More recently, specifically targeted biological agents have been investigated to treat periodontal diseases. Delivery of thyA gene [40], Punica granatum extract [41], H. madagascariensis leaf extract [42], miR-146a [43], and the anti-inflammatory agent 15d-PGJ2 [44] have been investigated to vaccinate against and target periodontal diseases. Recent work assessed the delivery of an oral vaccine comprised of an auxotrophic complementation of the thyA gene to produce an immune response against S. gordonii. Although this study demonstrated promise utilizing S. gordonii as a live oral vaccine, to date there are few formulations available to localize or sustain biologic administration to the oral cavity [40]. In other work, PLGA NPs encapsulating a novel anti-inflammatory agent (15d-PGJ2), demonstrated promise in reducing inflammatory response and bone resorption in mouse model of periodontitis after daily administration [44], demonstrating the feasibility of combined biologic and delivery vehicle against oral pathogens. Despite this recent progress in the delivery of biological agents for oral applications, currently few biological agents in combination with delivery vehicles have been developed to inhibit keystone-specific interactions during the initial stages of periodontal disease [24].

In addition to progress in the development of vehicles to encapsulate antibiotic and biological agents in polymeric delivery vehicles, polymeric platforms have also been surface-modified with a variety of molecules including RGD [33], chitosan [31, 36], tertiary amines bearing two t-cinnamaldehyde substituents [45], dimethyl-octyl ammonium [45], and BAR peptide [24] to increase the mucoadhesivity (and in the latter case, specificity) of oral delivery formulations. A variety of polymers have been modified with biological ligands to impart enhanced therapeutic effect [24, 33]. As one example, the delivery of antibiotic minocycline-loaded poly(ethylene glycol)–poly(lactic acid) (PEG–PLA) nanoparticles have targeted oral epithelial cells by surface-modification with RGD peptides. Surface-modification of PEG–PLA NPs increased epithelial cell attachment and maintained effective drug concentrations in gingival fluid for more than 2 weeks in vivo, relative to unmodified minocycline NPs. Similarly, chitosan-modified polyvinyl caprolactam-polyvinyl acetate-polyethylene glycol graft copolymer (Soluplus) and poly-(dl-lactide-co-glycolide) nanoparticles loaded with clarithromycin, increased antibacterial efficacy and provided sustained-release against oral biofilms [36]. Although this study demonstrated effective treatment of periodontitis, the limitations of antibiotic delivery still pose challenges [33]. Surface modification of nanoparticles has imparted new attributes to target active agents to oral-specific niches. We expect that combining our current work, with surface functionalization demonstrated in our previous study [24], may confer additional advantages in targeting keystone species by providing prevention and treatment via adhesion and a localized release-mediated platform.

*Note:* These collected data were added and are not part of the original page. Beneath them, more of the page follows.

<file path="config.mk">
export PLATFORM = sky130hd
export DESIGN_NAME = mem_seq_ctrl_flat
export DESIGN_NICKNAME = d
export VERILOG_FILES = /design/src/rtl/mem_seq_ctrl_if.sv /design/src/rtl/mem_seq_ctrl.sv /design/src/flat_wrapper.sv
export SDC_FILE = /design/constraint.sdc
export NUM_CORES = 1
export LEC_CHECK = 0
export BUFFER_PORTS_ARGS = -buffer_cell sky130_fd_sc_hd__buf_2
export CORE_AREA = 2 2 77 79
export DETAILED_ROUTE_END_ITERATION = 12
export DIE_AREA = 0 0 79 81
export GPL_ROUTABILITY_DRIVEN = 0
export GPL_TIMING_DRIVEN = 1
export PLACE_DENSITY_LB_ADDON = 0.05
export SLEW_MARGIN = 15
export SYNTH_ARGS = -nofsm -noshare
export SYNTH_HDL_FRONTEND = slang
export SYNTH_SLANG_ARGS = --single-unit
</file>
<file path="constraint.sdc">
create_clock -name clk -period 2.3 [get_ports clk]
set_clock_uncertainty 0.15 [all_clocks]
set_input_delay 0.345 -clock clk [delete_from_list [all_inputs] [get_ports clk]]
set_output_delay 0.345 -clock clk [all_outputs]
set_load 0.02 [all_outputs]
</file>
<file path="src/rtl/mem_seq_ctrl_if.sv">
// rtl/mem_seq_ctrl_if.sv - request and memory bus bundle for mem_seq_ctrl
//
// Groups every signal of mem_seq_ctrl except clk and proc_rst.
//   Request side : req, op[1:0], base_addr[5:0], reg_mask[7:0], wdata[15:0]
//   Memory side  : mem_out[15:0] in; mem_addr[5:0], mem_in[15:0],
//                  mem_write_n, mem_read_n out
//   Status side  : cur_idx[2:0], rdata[15:0], rdata_valid, rd_idx[2:0],
//                  busy, done
// master : the environment (request issuer plus memory model)
// slave  : the sequencer itself
interface mem_seq_ctrl_if;
    logic        req;
    logic [1:0]  op;
    logic [5:0]  base_addr;
    logic [7:0]  reg_mask;
    logic [15:0] wdata;
    logic [15:0] mem_out;

    logic [5:0]  mem_addr;
    logic [15:0] mem_in;
    logic        mem_write_n;
    logic        mem_read_n;
    logic [2:0]  cur_idx;
    logic [15:0] rdata;
    logic        rdata_valid;
    logic [2:0]  rd_idx;
    logic        busy;
    logic        done;

    modport master (
        output req, op, base_addr, reg_mask, wdata, mem_out,
        input  mem_addr, mem_in, mem_write_n, mem_read_n, cur_idx,
               rdata, rdata_valid, rd_idx, busy, done
    );

    modport slave (
        input  req, op, base_addr, reg_mask, wdata, mem_out,
        output mem_addr, mem_in, mem_write_n, mem_read_n, cur_idx,
               rdata, rdata_valid, rd_idx, busy, done
    );
endinterface

</file>
<file path="src/rtl/mem_seq_ctrl.sv">
// rtl/mem_seq_ctrl.sv - single and load/store-multiple memory access sequencer
//
// Ports:
//   clk       : single clock, all state changes on posedge
//   proc_rst  : synchronous active-high reset
//   bus       : mem_seq_ctrl_if.slave
//                 req/op/base_addr/reg_mask accepted only in IDLE
//                 wdata feeds mem_in combinationally during a write access
//                 mem_out is captured into rdata at the end of a read access
//                 strobes, mem_addr and cur_idx are decoded from registered state
//                 busy is high outside IDLE, done pulses for the DONE cycle
//
// Operation codes: 00 single read, 01 single write, 10 load multiple,
// 11 store multiple. op[0] selects write, op[1] selects the multiple form.
// One ACCESS cycle is spent per set bit of the register mask, lowest bit
// first, with the word address incrementing modulo 64.
module mem_seq_ctrl (
    input  logic           clk,
    input  logic           proc_rst,
    mem_seq_ctrl_if.slave  bus
);

    typedef enum logic [1:0] {
        S_IDLE   = 2'd0,
        S_ACCESS = 2'd1,
        S_DONE   = 2'd2
    } state_t;

    state_t      state_q, state_d;

    logic [1:0]  op_q, op_d;
    logic [5:0]  addr_q, addr_d;
    logic [7:0]  mask_q, mask_d;
    logic [15:0] rdata_q, rdata_d;
    logic [2:0]  rd_idx_q, rd_idx_d;
    logic        rdata_valid_q, rdata_valid_d;

    // Last values driven during ACCESS, replayed on the bus in IDLE/DONE so
    // the address/data/index lines do not toggle between transfers.
    logic [5:0]  addr_hold_q, addr_hold_d;
    logic [15:0] wdata_hold_q, wdata_hold_d;
    logic [2:0]  idx_hold_q, idx_hold_d;

    logic [2:0]  low_idx;
    logic [7:0]  mask_clr;
    logic        is_read;
    logic        in_access;

    // Lowest set bit of the remaining mask; scanning from the top down lets
    // the lowest hit overwrite any higher one.
    always_comb begin
        low_idx = 3'd0;
        for (int i = 7; i >= 0; i--) begin
            if (mask_q[i]) begin
                low_idx = 3'(i);
            end
        end
    end

    assign mask_clr  = mask_q & ~(8'd1 << low_idx);
    assign is_read   = ~op_q[0];
    assign in_access = (state_q == S_ACCESS);

    // State register
    always_ff @(posedge clk) begin
        if (proc_rst) begin
            state_q <= S_IDLE;
        end else begin
            state_q <= state_d;
        end
    end

    // Next-state logic
    always_comb begin
        state_d = state_q;
        unique case (state_q)
            S_IDLE: begin
                if (bus.req) begin
                    // An empty list on a multiple op has nothing to transfer.
                    if (bus.op[1] && (bus.reg_mask == 8'd0)) begin
                        state_d = S_DONE;
                    end else begin
                        state_d = S_ACCESS;
                    end
                end
            end
            S_ACCESS: begin
                if (mask_clr == 8'd0) begin
                    state_d = S_DONE;
                end
            end
            S_DONE: begin
                state_d = S_IDLE;
            end
            default: begin
                state_d = S_IDLE;
            end
        endcase
    end

    // Datapath next values
    always_comb begin
        op_d          = op_q;
        addr_d        = addr_q;
        mask_d        = mask_q;
        rdata_d       = rdata_q;
        rd_idx_d      = rd_idx_q;
        rdata_valid_d = 1'b0;
        addr_hold_d   = addr_hold_q;
        wdata_hold_d  = wdata_hold_q;
        idx_hold_d    = idx_hold_q;

        unique case (state_q)
            S_IDLE: begin
                if (bus.req) begin
                    op_d   = bus.op;
                    addr_d = bus.base_addr;
                    // Single ops behave as a one-entry list for register 0.
                    mask_d = bus.op[1] ? bus.reg_mask : 8'h01;
                end
            end
            S_ACCESS: begin
                mask_d      = mask_clr;
                addr_d      = addr_q + 6'd1;
                addr_hold_d = addr_q;
                idx_hold_d  = low_idx;
                if (is_read) begin
                    // Memory samples the read strobe on the negedge, so
                    // mem_out is settled by the posedge closing this cycle.
                    rdata_d       = bus.mem_out;
                    rd_idx_d      = low_idx;
                    rdata_valid_d = 1'b1;
                end else begin
                    wdata_hold_d = bus.wdata;
                end
            end
            default: begin
            end
        endcase
    end

    // Datapath registers
    always_ff @(posedge clk) begin
        if (proc_rst) begin
            op_q          <= 2'd0;
            addr_q        <= 6'd0;
            mask_q        <= 8'd0;
            rdata_q       <= 16'd0;
            rd_idx_q      <= 3'd0;
            rdata_valid_q <= 1'b0;
            addr_hold_q   <= 6'd0;
            wdata_hold_q  <= 16'd0;
            idx_hold_q    <= 3'd0;
        end else begin
            op_q          <= op_d;
            addr_q        <= addr_d;
            mask_q        <= mask_d;
            rdata_q       <= rdata_d;
            rd_idx_q      <= rd_idx_d;
            rdata_valid_q <= rdata_valid_d;
            addr_hold_q   <= addr_hold_d;
            wdata_hold_q  <= wdata_hold_d;
            idx_hold_q    <= idx_hold_d;
        end
    end

    // Output decode from registered state
    always_comb begin
        bus.mem_read_n  = ~(in_access & is_read);
        bus.mem_write_n = ~(in_access & ~is_read);
        bus.mem_addr    = in_access ? addr_q : addr_hold_q;
        bus.cur_idx     = in_access ? low_idx : idx_hold_q;
        bus.mem_in      = (in_access && !is_read) ? bus.wdata : wdata_hold_q;
        bus.rdata       = rdata_q;
        bus.rd_idx      = rd_idx_q;
        bus.rdata_valid = rdata_valid_q;
        bus.busy        = (state_q != S_IDLE);
        bus.done        = (state_q == S_DONE);
    end

endmodule

</file>
<file path="src/flat_wrapper.sv">
// flat-port wrapper written by rule: the top's interface ports become plain ports
module mem_seq_ctrl_flat 
  (clk, proc_rst, bus_req, bus_op, bus_base_addr, bus_reg_mask, bus_wdata, bus_mem_out, bus_mem_addr, bus_mem_in, bus_mem_write_n, bus_mem_read_n, bus_cur_idx, bus_rdata, bus_rdata_valid, bus_rd_idx, bus_busy, bus_done);
  mem_seq_ctrl_if bus_i ();
  input  logic clk;
  input  logic proc_rst;
  input wire logic [$bits(bus_i.req)-1:0] bus_req;
  input wire logic [$bits(bus_i.op)-1:0] bus_op;
  input wire logic [$bits(bus_i.base_addr)-1:0] bus_base_addr;
  input wire logic [$bits(bus_i.reg_mask)-1:0] bus_reg_mask;
  input wire logic [$bits(bus_i.wdata)-1:0] bus_wdata;
  input wire logic [$bits(bus_i.mem_out)-1:0] bus_mem_out;
  output wire logic [$bits(bus_i.mem_addr)-1:0] bus_mem_addr;
  output wire logic [$bits(bus_i.mem_in)-1:0] bus_mem_in;
  output wire logic [$bits(bus_i.mem_write_n)-1:0] bus_mem_write_n;
  output wire logic [$bits(bus_i.mem_read_n)-1:0] bus_mem_read_n;
  output wire logic [$bits(bus_i.cur_idx)-1:0] bus_cur_idx;
  output wire logic [$bits(bus_i.rdata)-1:0] bus_rdata;
  output wire logic [$bits(bus_i.rdata_valid)-1:0] bus_rdata_valid;
  output wire logic [$bits(bus_i.rd_idx)-1:0] bus_rd_idx;
  output wire logic [$bits(bus_i.busy)-1:0] bus_busy;
  output wire logic [$bits(bus_i.done)-1:0] bus_done;
  assign bus_i.req = bus_req;
  assign bus_i.op = bus_op;
  assign bus_i.base_addr = bus_base_addr;
  assign bus_i.reg_mask = bus_reg_mask;
  assign bus_i.wdata = bus_wdata;
  assign bus_i.mem_out = bus_mem_out;
  assign bus_mem_addr = bus_i.mem_addr;
  assign bus_mem_in = bus_i.mem_in;
  assign bus_mem_write_n = bus_i.mem_write_n;
  assign bus_mem_read_n = bus_i.mem_read_n;
  assign bus_cur_idx = bus_i.cur_idx;
  assign bus_rdata = bus_i.rdata;
  assign bus_rdata_valid = bus_i.rdata_valid;
  assign bus_rd_idx = bus_i.rd_idx;
  assign bus_busy = bus_i.busy;
  assign bus_done = bus_i.done;
  mem_seq_ctrl u_core (.clk(clk), .proc_rst(proc_rst), .bus(bus_i));
endmodule
</file>
==> impl_results.md <==
* Outcome: complete, no violations
* # fillers at 556
* Critical path arrival at 1700 ps
* Max Cap Viol at 0
* Sink Count at 62
* Core region area at 0.00568 mm²
* Hold Buf Count CTS at 0
* Global-route usage over all layers at 19.5%
* Crit-path max FO at 8
* Routed WL at 6180 µm
* Max_slew headroom at 64.6%
* Routed Antenna Nets at 0
* P&R area growth vs syn at 27.6%
* Via density at 4.89
* FF-to-FF setup slack at 570 ps
* Largest net degree at the start of global routing at 22
* CP max stage delay at 410 ps
* Crit. End Element: primary output
* Pleak at 1.69 nW
* Fin nets at 465
* VDD IR-drop max at 0.405 mV
* Post-Syn Area at 0.00270 mm²
* Synth Area in Adders at 0.463%
* Share of layout cells above drive strength 1 at 36.1%
* Hold path depth at 3
* Initial core utilization at 47.6%
* Number of flops mapped to enable cells by yosys at 0
* Drt drc at 0
* Tcrit/Tclk final at 95.4%
* Area leader, netlist: dfxtp_1
* Crit-path cells: nor4_4, a21boi_1, nand2_1, nand2_1, buf_2
* Post-placement worst setup slack at 382 ps
* Hold worst-path end: u_core.bus.rdata[15]
* Synth Flop Type: dfxtp_1
* Synth Warn # at 0
* Final setup violation count at 0
* Crit path time final at 2190 ps
* Total CTS buffers at 9
* Compound-gate portion of the synthesized area at 16.1%
* Post-synthesis sequential area ratio at 45.9%
* Worst r2r path cells at 6
* Top-area cell type share of the netlist area at 45.9%
* Critical R2R Launch: u_core.state_q[1]
* Max Slew Vio Count at 0
* Die W at 79 µm
* Critical Path RT at 1800 ps
* Xor/xnor cell area share of the yosys netlist at 0.324%
* Total power at 0.00247 W
* Vias at 2409
* Fmax at 456 MHz
* Routed WL per cell at 12.5 µm
* Hold crit path type: in -> reg
* Post-synthesis mux area share at 9.12%
* CTS tree: yes
* Slack of the critical path at 106 ps
* Fin. Hold Viols at 0
* Main combinational cell family by area after synthesis: simple AND/OR/NAND/NOR gates
* Reg2reg end: u_core.bus.rdata[7]
* Clk root buf: clkbuf_8
* Cell area power density at 717 mW/mm²
* Kind of critical path: reg -> out
* Area contributors post-synth: dfxtp_1, nand2_1, a21oi_1, mux2_4, and2_1
* Mean Syn Cell Area at 8.66 µm²
* Total grt overflow at 0
* Critical path launch point type: register
* Synth unique cells at 43
* Setup TNS Final at 0 ps
* HP Start: bus_mem_out[15]
* Measured slew at the worst slew-check pin at 530 ps
* Clock slew at reported path FFs at 80 ps
* Post-Syn Nets at 364
* Synth Register Bits at 62
* First-pass GRT wire length at 9640 µm
* Simple-Gate Fraction of Synth Area at 22.2%
* Most common cell after layout, fill and taps aside: buf_2
* Final Util at 60.8%
* Die height at 81 µm
* Die ar. at 0.00640 mm²
* Max Buffers Root-to-Sink at 2
* Async S/R FF share, synth at 0%
* Cells after Synth at 312
* Vias in the first global route at 2079
* Most frequent cells in the layout: buf_2, nand2_1, dfxtp_1
* Hpwl dp at 4450 µm
* Initial antenna violation count at 0
* Drt first pass iters at 4
* Initial detailed-routing violation count at 128
* H-tree depth at 3
* Slowest-stage cell, CP: dfxtp_1
* Io pins at 100
* Cell Rows at 28
* Cell mode on critical path: nand2_1
* Antenna diode count at 0
* # port buffers at 99
* RSZ-0062 raised after global routing: true
* Clk_lat worst skew at 330 ps
-- layout make-up --
type	instances	area, µm²	share of cell area (%)
Tap cell	75	93.8	2.72
Multi-Input combinational cell	220	1300	37.8
Timing Repair Buffer	111	586	17.0
Inverter	9	33.8	0.980
Sequential cell	62	1240	36.0
Clock buffer	10	128	3.70
Clock inverter	6	62.6	1.81
-- worst max path at each step --
stage / start / to / slack (ps) / cells after the start
2_1_floorplan: u_core.state_q[1] / bus_mem_in[15] / 580 / 6
3_3_place_gp: u_core.state_q[1] / bus_mem_in[13] / 400 / 4
3_5_place_dp: u_core.state_q[1] / bus_mem_in[14] / 380 / 4
4_1_cts: u_core.state_q[1] / bus_mem_in[14] / 20 / 4
5_1_grt: u_core.mask_q[0] / bus_cur_idx[2] / -30 / 5
6_report: u_core.mask_q[0] / bus_cur_idx[2] / 110 / 5
-- worst max-delay path: cells and delay by family (launching register included) --
family                 cells  cell delay (ps)
and+or+nand+nor            3              530
AOI/OAI and AO/OA          1              250
buffers and inverters      1              180
DFF                        1              410
-- timing repair --
item                       4_1_cts  5_1_grt
resized for setup                0        3
hold endpoints to repair         0        0
setup endpoints to repair        0       23
buffers inserted                 0        2
-- registers in the layout (all words and copies together), names as in the netlist --
| signal | cells |
|---|---|
| u_core.addr_hold_q | 6 |
| u_core.addr_q | 6 |
| u_core.bus.rd_idx | 3 |
| u_core.bus.rdata | 16 |
| u_core.bus.rdata_valid | 1 |
| u_core.idx_hold_q | 3 |
| u_core.mask_q | 8 |
| u_core.op_q | 1 |
| u_core.state_q | 2 |
| u_core.wdata_hold_q | 16 |
-- cell usage after synthesis (2+ instances only) --
cell      count
nand2_1      65
dfxtp_1      62
a21oi_1      35
nor2_1       24
and2_1       18
o21ai_0      10
inv_1         9
mux2_2        9
mux2_4        9
clkbuf_1      8
a22oi_1       7
buf_2         7
buf_6         4
nand3_1       4
o211ai_1      4
nor2b_1       3
a21boi_0      2
a21o_1        2
and3_1        2
buf_4         2
nor3_1        2
nor4_1        2
o31ai_1       2
-- metrics by stage --
stage / area (µm²) / hold slack [ps] / std cells
after CTS: 3430 / 69.5 / 491
after floorplan: 2700 / 294 / 312
after global routing: 3450 / 73.3 / 493
after global placement: 3240 / 289 / 475
final: 3450 / 90.6 / 493
after detailed placement: 3240 / 296 / 475
-- layer usage --
metal,track usage [%],share of wire (%)
met2,30.0,47
met4,8.79,0.63
met3,6.00,6.6
met5,0,0
met1,25.2,46
-- cell families (layout without fill, tap and decap cells) --
logic type,after synthesis,count (layout)
and+or+nand+nor,128,128
AOI/OAI and AO/OA,71,71
DFF,62,62
buffers and inverters,30,136
muxes,19,19
adders and majority gates,1,1
xor gates and xnor gates,1,1
-- power breakdown --
group / total [W] / switching, W / internal (W)
Combinational: 0.000387 / 0.000222 / 0.000165
Sequential: 0.00116 / 0.0000395 / 0.00112
Clock: 0.000924 / 0.000425 / 0.000499
Total: 0.00247 / 0.000686 / 0.00179
No activity file was read; power rests on OpenSTA's default activity.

Taken together, our results demonstrate that BAR-encapsulated NPs achieve more potent in inhibition and disruption than equimolar free BAR administration. We believe that incorporation of BAR peptide in NPs provides gradual release of BAR peptide, while BAR-modification offers a platform to provide a higher localized concentration of BAR in the oral cavity via multivalent interactions. BAR-encapsulated NPs offer a platform to improve efficacy, and potentially longevity in the oral cavity compared to the transient activity of free BAR. These experimental results will be helpful in developing NPs in therapeutic formulations such as toothpaste, mouth rinse or chewing gum. Future studies may focus on developing blended polymeric NPs to more gradually release inhibitory concentrations for 8–12 h. Moreover, combining this platform with surface functionality to provide mucoadhesive or specific interactions with gingival tissue may be pursued to enhance the targeting potential. Ongoing and future work in our groups seeks to assess the efficacy of both BAR-modified and BAR-encapsulated NPs in a murine model of periodontitis.